Our hope is that one day, working and living abroad will be “a choice, more than a need” for Filipinos. Vice President Leni Robredo restated this hope in a talk before members of the University of the Philippines Association and other members of the Filipino-American community at the Philippine Center in San Francisco, California, last week.
Over 10 million of the 102 million Filipinos are living and working in all parts of the globe today. There is not one corner of this planet where one will not run into a Filipino – working as an engineer in an oil plant, an information technology professional in an office, a teacher in a school, a laborer in a factory, a seaman in an ocean vessel, a nurse or doctor in a hospital, a musician in a club, a household staffer in a hotel, or a domestic helper or caregiver in a private home.
More than a million Filipinos leave every year to work abroad and many stay on to become citizens. Strangely enough, there are more female workers (51.1 percent) than male going abroad. Most of these Filipinos today are in the United States, in Saudi Arabia and other Middle East nations, in Canada and Australia, in Europe, and in nearby Singapore, Hong Kong, Japan, and Taiwan.
Their remittances to the Philippines via formal banking networks totaled $25.8 billion in 2015, serving as a major pillar of the Philippine economy. There were also personal remittances estimated at $28.5 billion not captured by the banking sector – for a total of $54.26 billion in that year. That translates into P2.5 trillion that supports the OFWs’ families here. No wonder, the government is taking its time in setting up programs to provide greater employment for our people.
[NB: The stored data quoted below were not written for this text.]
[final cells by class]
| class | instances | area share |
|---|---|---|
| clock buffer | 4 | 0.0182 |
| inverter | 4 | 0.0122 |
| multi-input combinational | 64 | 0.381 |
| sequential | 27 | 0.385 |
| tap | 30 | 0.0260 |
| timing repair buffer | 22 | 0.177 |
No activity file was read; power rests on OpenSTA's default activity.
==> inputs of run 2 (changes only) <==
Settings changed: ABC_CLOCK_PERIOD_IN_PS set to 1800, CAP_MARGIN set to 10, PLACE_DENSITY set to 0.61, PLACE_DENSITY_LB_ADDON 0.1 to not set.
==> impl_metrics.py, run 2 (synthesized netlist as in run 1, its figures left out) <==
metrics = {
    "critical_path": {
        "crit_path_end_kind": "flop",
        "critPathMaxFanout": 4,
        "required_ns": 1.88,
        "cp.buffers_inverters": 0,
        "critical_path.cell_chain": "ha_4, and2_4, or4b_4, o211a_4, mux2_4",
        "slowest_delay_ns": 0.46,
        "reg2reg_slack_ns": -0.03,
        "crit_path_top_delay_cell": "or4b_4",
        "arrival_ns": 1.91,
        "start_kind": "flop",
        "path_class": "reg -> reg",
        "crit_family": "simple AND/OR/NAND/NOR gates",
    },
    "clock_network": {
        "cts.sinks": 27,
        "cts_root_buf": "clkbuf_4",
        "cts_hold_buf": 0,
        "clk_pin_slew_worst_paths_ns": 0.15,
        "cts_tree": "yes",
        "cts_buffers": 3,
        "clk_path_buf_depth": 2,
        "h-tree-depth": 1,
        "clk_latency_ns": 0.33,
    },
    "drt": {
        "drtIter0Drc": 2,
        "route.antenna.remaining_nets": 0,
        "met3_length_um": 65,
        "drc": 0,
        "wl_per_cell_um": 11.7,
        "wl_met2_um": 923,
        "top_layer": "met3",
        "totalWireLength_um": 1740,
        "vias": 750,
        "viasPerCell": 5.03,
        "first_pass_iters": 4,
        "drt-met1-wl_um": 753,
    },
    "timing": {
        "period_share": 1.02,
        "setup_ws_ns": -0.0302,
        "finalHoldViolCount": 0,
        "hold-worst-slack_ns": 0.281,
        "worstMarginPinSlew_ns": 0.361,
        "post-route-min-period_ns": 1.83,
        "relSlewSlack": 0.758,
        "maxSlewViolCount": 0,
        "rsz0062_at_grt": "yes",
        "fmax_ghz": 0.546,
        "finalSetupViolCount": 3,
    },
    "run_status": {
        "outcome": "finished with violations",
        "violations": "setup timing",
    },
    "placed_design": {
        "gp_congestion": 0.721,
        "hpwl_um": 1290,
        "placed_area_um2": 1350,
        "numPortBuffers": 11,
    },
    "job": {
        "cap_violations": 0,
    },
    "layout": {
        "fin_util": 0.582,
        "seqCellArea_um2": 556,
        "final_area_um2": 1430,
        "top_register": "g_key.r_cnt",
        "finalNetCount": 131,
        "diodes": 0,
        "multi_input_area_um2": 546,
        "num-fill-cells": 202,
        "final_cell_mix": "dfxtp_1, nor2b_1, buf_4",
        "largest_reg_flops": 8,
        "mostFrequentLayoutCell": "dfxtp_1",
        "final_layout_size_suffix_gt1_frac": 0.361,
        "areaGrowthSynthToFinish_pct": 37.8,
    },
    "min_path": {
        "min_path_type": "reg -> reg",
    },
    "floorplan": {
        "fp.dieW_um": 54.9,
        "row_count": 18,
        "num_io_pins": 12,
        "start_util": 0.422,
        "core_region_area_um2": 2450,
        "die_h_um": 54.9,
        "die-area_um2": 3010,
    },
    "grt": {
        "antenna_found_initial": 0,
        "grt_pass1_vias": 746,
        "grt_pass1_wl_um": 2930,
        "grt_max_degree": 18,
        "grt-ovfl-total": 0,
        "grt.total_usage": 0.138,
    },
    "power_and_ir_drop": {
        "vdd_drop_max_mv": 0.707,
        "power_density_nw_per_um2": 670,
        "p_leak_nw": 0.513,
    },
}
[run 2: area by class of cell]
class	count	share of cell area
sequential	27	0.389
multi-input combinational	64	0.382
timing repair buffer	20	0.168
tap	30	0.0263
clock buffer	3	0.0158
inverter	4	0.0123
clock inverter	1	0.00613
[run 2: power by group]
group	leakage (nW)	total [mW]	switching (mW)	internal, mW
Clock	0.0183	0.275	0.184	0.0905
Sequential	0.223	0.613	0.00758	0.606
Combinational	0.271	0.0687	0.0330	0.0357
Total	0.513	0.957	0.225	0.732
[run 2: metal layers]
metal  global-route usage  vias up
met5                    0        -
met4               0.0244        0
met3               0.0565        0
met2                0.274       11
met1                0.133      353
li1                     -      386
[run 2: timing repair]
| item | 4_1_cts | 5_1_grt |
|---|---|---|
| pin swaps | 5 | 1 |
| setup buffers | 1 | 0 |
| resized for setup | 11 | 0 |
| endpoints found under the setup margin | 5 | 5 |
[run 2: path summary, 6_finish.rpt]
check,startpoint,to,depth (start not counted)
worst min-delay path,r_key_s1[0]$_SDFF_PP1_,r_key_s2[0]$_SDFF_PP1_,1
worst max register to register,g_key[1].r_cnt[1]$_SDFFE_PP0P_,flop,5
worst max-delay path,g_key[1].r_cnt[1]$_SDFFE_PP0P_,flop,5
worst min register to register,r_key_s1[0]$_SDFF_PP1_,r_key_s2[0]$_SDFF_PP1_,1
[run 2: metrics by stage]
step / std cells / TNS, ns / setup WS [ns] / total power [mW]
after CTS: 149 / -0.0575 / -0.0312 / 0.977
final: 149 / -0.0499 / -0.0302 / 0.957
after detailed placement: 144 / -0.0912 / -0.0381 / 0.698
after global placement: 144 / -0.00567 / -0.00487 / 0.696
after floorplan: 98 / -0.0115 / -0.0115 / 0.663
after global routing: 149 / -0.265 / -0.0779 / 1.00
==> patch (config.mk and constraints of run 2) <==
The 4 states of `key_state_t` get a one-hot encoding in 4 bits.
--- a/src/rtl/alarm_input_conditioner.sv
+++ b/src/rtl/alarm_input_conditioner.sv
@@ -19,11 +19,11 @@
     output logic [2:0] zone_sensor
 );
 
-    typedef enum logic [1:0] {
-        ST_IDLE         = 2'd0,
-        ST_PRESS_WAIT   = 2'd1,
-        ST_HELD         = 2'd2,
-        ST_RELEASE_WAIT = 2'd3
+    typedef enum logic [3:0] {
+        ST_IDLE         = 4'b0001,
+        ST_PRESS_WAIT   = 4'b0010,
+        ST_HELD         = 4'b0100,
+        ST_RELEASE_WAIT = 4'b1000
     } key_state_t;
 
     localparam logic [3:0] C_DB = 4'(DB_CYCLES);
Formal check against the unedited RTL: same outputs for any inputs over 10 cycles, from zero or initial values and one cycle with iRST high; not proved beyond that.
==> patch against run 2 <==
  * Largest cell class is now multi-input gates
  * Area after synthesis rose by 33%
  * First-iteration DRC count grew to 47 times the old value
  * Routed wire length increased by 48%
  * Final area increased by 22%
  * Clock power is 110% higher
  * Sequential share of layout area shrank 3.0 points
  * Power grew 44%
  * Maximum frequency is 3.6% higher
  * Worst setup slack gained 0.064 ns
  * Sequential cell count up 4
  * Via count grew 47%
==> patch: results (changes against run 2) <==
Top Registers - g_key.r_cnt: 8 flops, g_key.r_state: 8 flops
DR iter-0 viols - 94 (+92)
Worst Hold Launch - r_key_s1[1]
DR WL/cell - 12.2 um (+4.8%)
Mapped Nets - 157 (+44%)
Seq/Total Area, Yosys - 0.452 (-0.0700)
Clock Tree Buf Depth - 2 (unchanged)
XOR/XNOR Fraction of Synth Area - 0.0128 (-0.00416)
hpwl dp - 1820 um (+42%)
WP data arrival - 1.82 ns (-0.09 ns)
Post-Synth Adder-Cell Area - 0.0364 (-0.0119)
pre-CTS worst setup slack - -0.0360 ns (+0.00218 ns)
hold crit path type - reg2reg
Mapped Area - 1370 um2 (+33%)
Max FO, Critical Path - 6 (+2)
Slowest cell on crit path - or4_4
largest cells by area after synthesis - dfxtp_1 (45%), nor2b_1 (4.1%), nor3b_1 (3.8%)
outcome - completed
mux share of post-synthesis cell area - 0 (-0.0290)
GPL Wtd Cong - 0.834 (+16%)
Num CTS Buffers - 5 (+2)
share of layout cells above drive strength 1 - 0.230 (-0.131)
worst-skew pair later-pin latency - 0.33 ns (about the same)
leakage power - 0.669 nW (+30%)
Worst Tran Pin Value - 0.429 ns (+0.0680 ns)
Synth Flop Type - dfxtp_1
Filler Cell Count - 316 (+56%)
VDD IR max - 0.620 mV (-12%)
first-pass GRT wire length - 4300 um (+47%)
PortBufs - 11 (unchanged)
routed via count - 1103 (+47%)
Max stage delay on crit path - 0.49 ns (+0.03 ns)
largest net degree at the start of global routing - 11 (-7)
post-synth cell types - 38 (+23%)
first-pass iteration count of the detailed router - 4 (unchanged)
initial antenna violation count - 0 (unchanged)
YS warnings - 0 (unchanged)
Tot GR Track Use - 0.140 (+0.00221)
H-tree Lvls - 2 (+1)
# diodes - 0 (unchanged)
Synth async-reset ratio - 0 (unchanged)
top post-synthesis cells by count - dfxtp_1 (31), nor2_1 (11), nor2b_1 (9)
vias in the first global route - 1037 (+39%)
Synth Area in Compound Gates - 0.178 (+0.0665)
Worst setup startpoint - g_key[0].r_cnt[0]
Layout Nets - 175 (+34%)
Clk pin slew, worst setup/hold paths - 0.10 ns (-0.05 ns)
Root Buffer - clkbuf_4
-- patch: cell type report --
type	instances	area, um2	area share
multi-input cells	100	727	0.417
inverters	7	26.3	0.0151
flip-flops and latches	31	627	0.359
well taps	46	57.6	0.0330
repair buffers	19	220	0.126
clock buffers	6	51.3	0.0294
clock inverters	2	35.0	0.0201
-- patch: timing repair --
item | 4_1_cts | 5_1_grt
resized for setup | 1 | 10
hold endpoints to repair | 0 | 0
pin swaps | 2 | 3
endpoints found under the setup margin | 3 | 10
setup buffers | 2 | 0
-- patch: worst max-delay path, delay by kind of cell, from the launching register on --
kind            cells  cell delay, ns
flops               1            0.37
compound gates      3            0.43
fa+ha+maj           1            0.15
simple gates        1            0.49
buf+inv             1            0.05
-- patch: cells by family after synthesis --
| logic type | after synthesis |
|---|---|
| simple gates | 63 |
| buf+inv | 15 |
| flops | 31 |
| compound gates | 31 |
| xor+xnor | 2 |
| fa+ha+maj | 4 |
But we cannot expect this situation to last forever. Even now, there are signs of diminishing work opportunities abroad. Some 11,000 Filipinos are now stranded in Saudi Arabia after their companies closed shop with the fall in world oil prices. Saudi King Salman bin Abdulazzi al Saud has ordered its government to help the Filipinos by providing food for them and helping them find other jobs and shouldering plane fare home for those who can no longer find work.
In her talk with Filipino-Americans in California, Vice President Robredo said, “One day, our OFWs will return home and I hope that by then, they will be welcomed back by a country where everyone is given equal opportunity and access to government services.” This will not happen, she said, “If we do not act now.”
She reiterated her proposal for the government to set up one-stop shops all over the country similar to the Naga Migrant Resource Center, opened in December last year, which offers help to OFWs with training, skills matching, and assessment of recruiting agencies; and also with legal services, information on saving, and training to help start small businesses.
But the most basic program that the government must now start planning for and implementing in the coming months and years is a job-creation program. This is needed for the day so many of our OFWs will be returning home while our population grows, and our people will need work right here in our own land.